More images from Magic: Stage Illusions and Scientific Diversions, Including Trick Photography (1898). Today we’ll be looking at some terrifying ways in which our great or great great grandparents let their hair down at fairgrounds and theatres, and possibly also had their hair set on fire or torn out by the scalp. Don’t try any of these at home, because even if you really do want to die there are better ways to go than being electrocuted by an artificial horse.
The “scurimobile”
“The peculiar gun shown in the cut is named after the inventor, Alessandro Scuri, of Liège, Belgium. M. Scuri is also known as the inventor of a unicycle and a quadruple cornet. The “scurimobile” is a gun with two barrels which can be aimed at different objects, the angle between the barrels being adjustable… in the cut the inventor is shown aiming at two balls aimed about a yard apart.”
The book neglects to mention what we can see for ourselves in the cut: M. Scuri is aiming at two balls balanced on the heads of children. Let’s hope he didn’t do William Burroughs’ headshot version of “the old William Tell routine.” Note also that the image has been reproduced from Scientific American, testament to the fact that back then dressing up like William Tell and inventing a gun capable of blowing the heads off two children at once was no barrier to scientific respectability.
“The Neoöccultism”
“Genuine spiritual séances fail in most cases, as well known, because the spirits are in an ill mood and disposed to be coyish. The following will prove a scene sufficiently weird to put the most intrepid worldlings in a flurry if some of our friends takes it into his head to give them the mysterious spectacle thereof before they have read an exposure of the trick.”
…
“The current that produces the X rays is led into the Crookes tube by wires. The objects designed to become luminous are placed as near to the tube as possible. In the experiment under consideration a diner (who is doubtless near-sighted, since he wears eyeglasses) is about to do justice to his breakfast. Armed with a knife and fork, he attacks his beefsteak; but he is assuredly a greater eater than drinker, since he contents himself with water, while his light consists of a single candle.

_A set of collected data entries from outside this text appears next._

[src/rtl/ctf_tx_framer.sv]
module ctf_tx_framer
    import ctf_pkg::*;
#(
    parameter int CW            = 6,
    parameter int PAYLOAD_BYTES = 64
) (
    input  logic          clk,
    input  logic          rst_n,
    input  logic [7:0]    s_tdata,
    input  logic          s_tvalid,
    output logic          s_tready,
    input  logic          s_tlast,
    output logic [31:0]   m_data,
    output logic          m_valid,
    input  logic          m_ready,
    input  logic          bsr_valid,
    input  logic [CW-1:0] bsr_tx_credits,
    input  logic [CW-1:0] bsr_rx_chunks,
    input  logic          ftr_valid,
    input  logic [CW-1:0] ftr_tx_credits,
    input  logic [CW-1:0] ftr_rx_chunks,
    input  logic          ftr_tx_err
);
    localparam int WORDS = PAYLOAD_BYTES / 4;
    localparam int BW    = $clog2(PAYLOAD_BYTES);
    localparam int RIW   = $clog2(WORDS);
    localparam int WIW   = $clog2(WORDS + 1);

    typedef struct packed {
        ctf_state_e     st;
        logic [BW-1:0]  bcnt;
        logic [WIW-1:0] widx;
        logic           in_frame;
        logic           seq;
        logic           dv;
        logic           sv;
        logic           ev;
        logic [BW-1:0]  ebo;
        logic           drop;
    } ctf_regs_t;

    ctf_regs_t d, q;

    logic          buf_clr, buf_we, tx_take, rx_take, err_now;
    logic [RIW-1:0] rd_idx;
    logic [31:0]   rword, hdr;
    logic [CW-1:0] tx_cnt, rx_cnt;

    ctf_credit_ctr #(.CW(CW)) u_tx_credit (
        .clk(clk), .rst_n(rst_n),
        .load_en(bsr_valid), .load_val(bsr_tx_credits),
        .upd_en(ftr_valid),  .upd_val(ftr_tx_credits),
        .take(tx_take), .count(tx_cnt)
    );

    ctf_credit_ctr #(.CW(CW)) u_rx_pending (
        .clk(clk), .rst_n(rst_n),
        .load_en(bsr_valid), .load_val(bsr_rx_chunks),
        .upd_en(ftr_valid),  .upd_val(ftr_rx_chunks),
        .take(rx_take), .count(rx_cnt)
    );

    ctf_chunk_buf #(.PAYLOAD_BYTES(PAYLOAD_BYTES)) u_buf (
        .clk(clk), .rst_n(rst_n), .clr(buf_clr),
        .we(buf_we), .waddr(q.bcnt), .wbyte(s_tdata),
        .ridx(rd_idx), .rword(rword)
    );

    always_comb begin
        d        = q;
        buf_clr  = 1'b0;
        buf_we   = 1'b0;
        tx_take  = 1'b0;
        rx_take  = 1'b0;
        s_tready = 1'b0;
        m_valid  = 1'b0;
        err_now  = ftr_valid && ftr_tx_err;
        rd_idx   = RIW'(q.widx - WIW'(1));
        hdr      = ctf_hdr(q.seq, q.dv, q.sv, 4'd0, q.ev, 6'(q.ebo));
        m_data   = (q.widx == '0) ? hdr : rword;

        case (q.st)
            ST_IDLE: begin
                if (err_now && q.in_frame) begin
                    d.st       = ST_DROP;
                    d.in_frame = 1'b0;
                end else if (tx_cnt != '0 && s_tvalid) begin
                    d.st    = ST_FILL;
                    buf_clr = 1'b1;
                    d.bcnt  = '0;
                    d.widx  = '0;
                    d.dv    = 1'b1;
                    d.sv    = 1'b0;
                    d.ev    = 1'b0;
                    d.ebo   = '0;
                end else if (rx_cnt != '0) begin
                    d.st    = ST_SEND;
                    buf_clr = 1'b1;
                    d.widx  = '0;
                    d.dv    = 1'b0;
                    d.sv    = 1'b0;
                    d.ev    = 1'b0;
                    d.ebo   = '0;
                end
            end
            ST_FILL: begin
                s_tready = 1'b1;
                if (s_tvalid) begin
                    buf_we = 1'b1;
                    d.bcnt = q.bcnt + BW'(1);
                    if (!q.in_frame) begin
                        d.sv       = 1'b1;
                        d.in_frame = 1'b1;
                    end
                    if (s_tlast) begin
                        d.ev       = 1'b1;
                        d.ebo      = q.bcnt;
                        d.in_frame = 1'b0;
                        d.st       = ST_SEND;
                    end else if (q.bcnt == BW'(PAYLOAD_BYTES - 1)) begin
                        d.st = ST_SEND;
                    end
                end
                if (err_now && (q.in_frame || s_tvalid)) begin
                    d.in_frame = 1'b0;
                    d.st       = (s_tvalid && s_tlast) ? ST_IDLE : ST_DROP;
                end
            end
            ST_SEND: begin
                m_valid = 1'b1;
                if (err_now && q.in_frame) d.drop = 1'b1;
                if (m_ready) begin
                    d.widx = q.widx + WIW'(1);
                    if (q.widx == WIW'(WORDS)) begin
                        tx_take = q.dv;
                        rx_take = 1'b1;
                        d.seq   = ~q.seq;
                        d.widx  = '0;
                        if (q.drop || (err_now && q.in_frame)) begin
                            d.st       = ST_DROP;
                            d.in_frame = 1'b0;
                            d.drop     = 1'b0;
                        end else begin
                            d.st = ST_IDLE;
                        end
                    end
                end
            end
            ST_DROP: begin
                s_tready = 1'b1;
                if (s_tvalid && s_tlast) d.st = ST_IDLE;
            end
            default: d.st = ST_IDLE;
        endcase
    end

    always_ff @(posedge clk or negedge rst_n) begin
        if (!rst_n) begin
            q    <= '0;
            q.st <= ST_IDLE;
        end else begin
            q <= d;
        end
    end

    // Held output word must not change
    p_hold_r10: assert property (@(posedge clk) disable iff (!rst_n)
        (m_valid && !m_ready) |=> (m_valid && $stable(m_data)));

    // Header word carries odd parity
    p_parity_r2: assert property (@(posedge clk) disable iff (!rst_n)
        (m_valid && q.widx == '0) |-> (^m_data) == 1'b1);

    // Empty chunk payload is zero
    p_empty_zero_r7: assert property (@(posedge clk) disable iff (!rst_n)
        (m_valid && q.widx != '0 && !q.dv) |-> m_data == '0);

    // Input accepted only while no chunk is being sent
    p_one_side_r5: assert property (@(posedge clk) disable iff (!rst_n)
        s_tready |-> !m_valid);

endmodule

A black curtain on the other side of the table conceals from the spectators a skeleton covered with zinc sulphide.
Let us now put out the light and set the Ruhmkorff coil in action. What a surprise! A plate, a glass, a water bottle, and a candle shine in space with the light of glow-worms.
A sinister guest in the form of a skeleton sits opposite the place occupied by the near-sighted gentleman, who has disappeared, and whose eyeglasses alone have held their own before the ghastly apparition. Finally, to complete the illusion, hands are seen moving over the heads of the spectators, and those multiply, and then disappear, only to appear anew.”
…
“The X rays pass through the black cloth on the door that conceals the Crookes tube and also through the body of the gentleman, and render luminous the glass objects covered with zinc sulphide. As for the mysterious hands, those are simply gloves covered with the same substance and fixed to the extremity of long sticks that are moved in all directions by confederates.
Such scenes may naturally be varied to infinity; and the spirit of invention is so fertile, there is no doubt that before long ladies will be giving a place in the programme of their soirées to this up-to-date spiritualism.”
The gentleman and most of the ladies died of cancer shortly afterwards. What larks.
India rubber suction cups on the feet, walking on a “perfectly smooth board”. The text reassures us that “the power of the disk to sustain the weight of the performer may be easily calculated” although it also allows that “the performer has frequently fallen, but so far no serious accident has happened.” Love that “so far”.
Maybe it was naive of me, but I was genuinely surprised to find that you don’t really throw knives at a person in the knife-throwing trick. More accurately, the knives do get thrown but they’re thrown past the board (and the assistant) and not into it (or the assistant). I strongly advise you not to do this trick at all, but if you are trying to do it and you’re wondering why there’s so much blood all over the place… there’s your reason.
“Whatever may be the opinion that is held as to horse races and their moral influence, it is none the less certain that they offer an irresistible attraction to a large number of persons… a twelve-horse-power gas engine actuates a Rechniewsky dynamo with double winding, which sends current into six electric motors.”
“The mean speed is thirteen feet per second, but the horses placed at the circumference can obtain a speed of sixteen or eighteen feet, a velocity that it is not prudent to exceed, or even reach, on account of the difficulty the rider would have in holding himself in equilibrium, and the feeling of dizziness that he might experience.”
Metal rails conducting electricity, loose wires, wooden horses on flimsy wheels going around in circles at high speed… what could possibly go wrong?
The “Haunted Swing”
“The supreme happiness of sitting in a swing which apparently whirls around its points of support, giving the occupant what is most properly described as a new sensation, may now be enjoyed by all.”
The secret is that the swing is more or less stationary, but the room itself rotates around the passengers. All the furniture and fittings are fixed to the walls or floor. The book mentions stage hands pushing the room manually from the outside, doubtless providing some excellent opportunities for crushing injuries and concussions.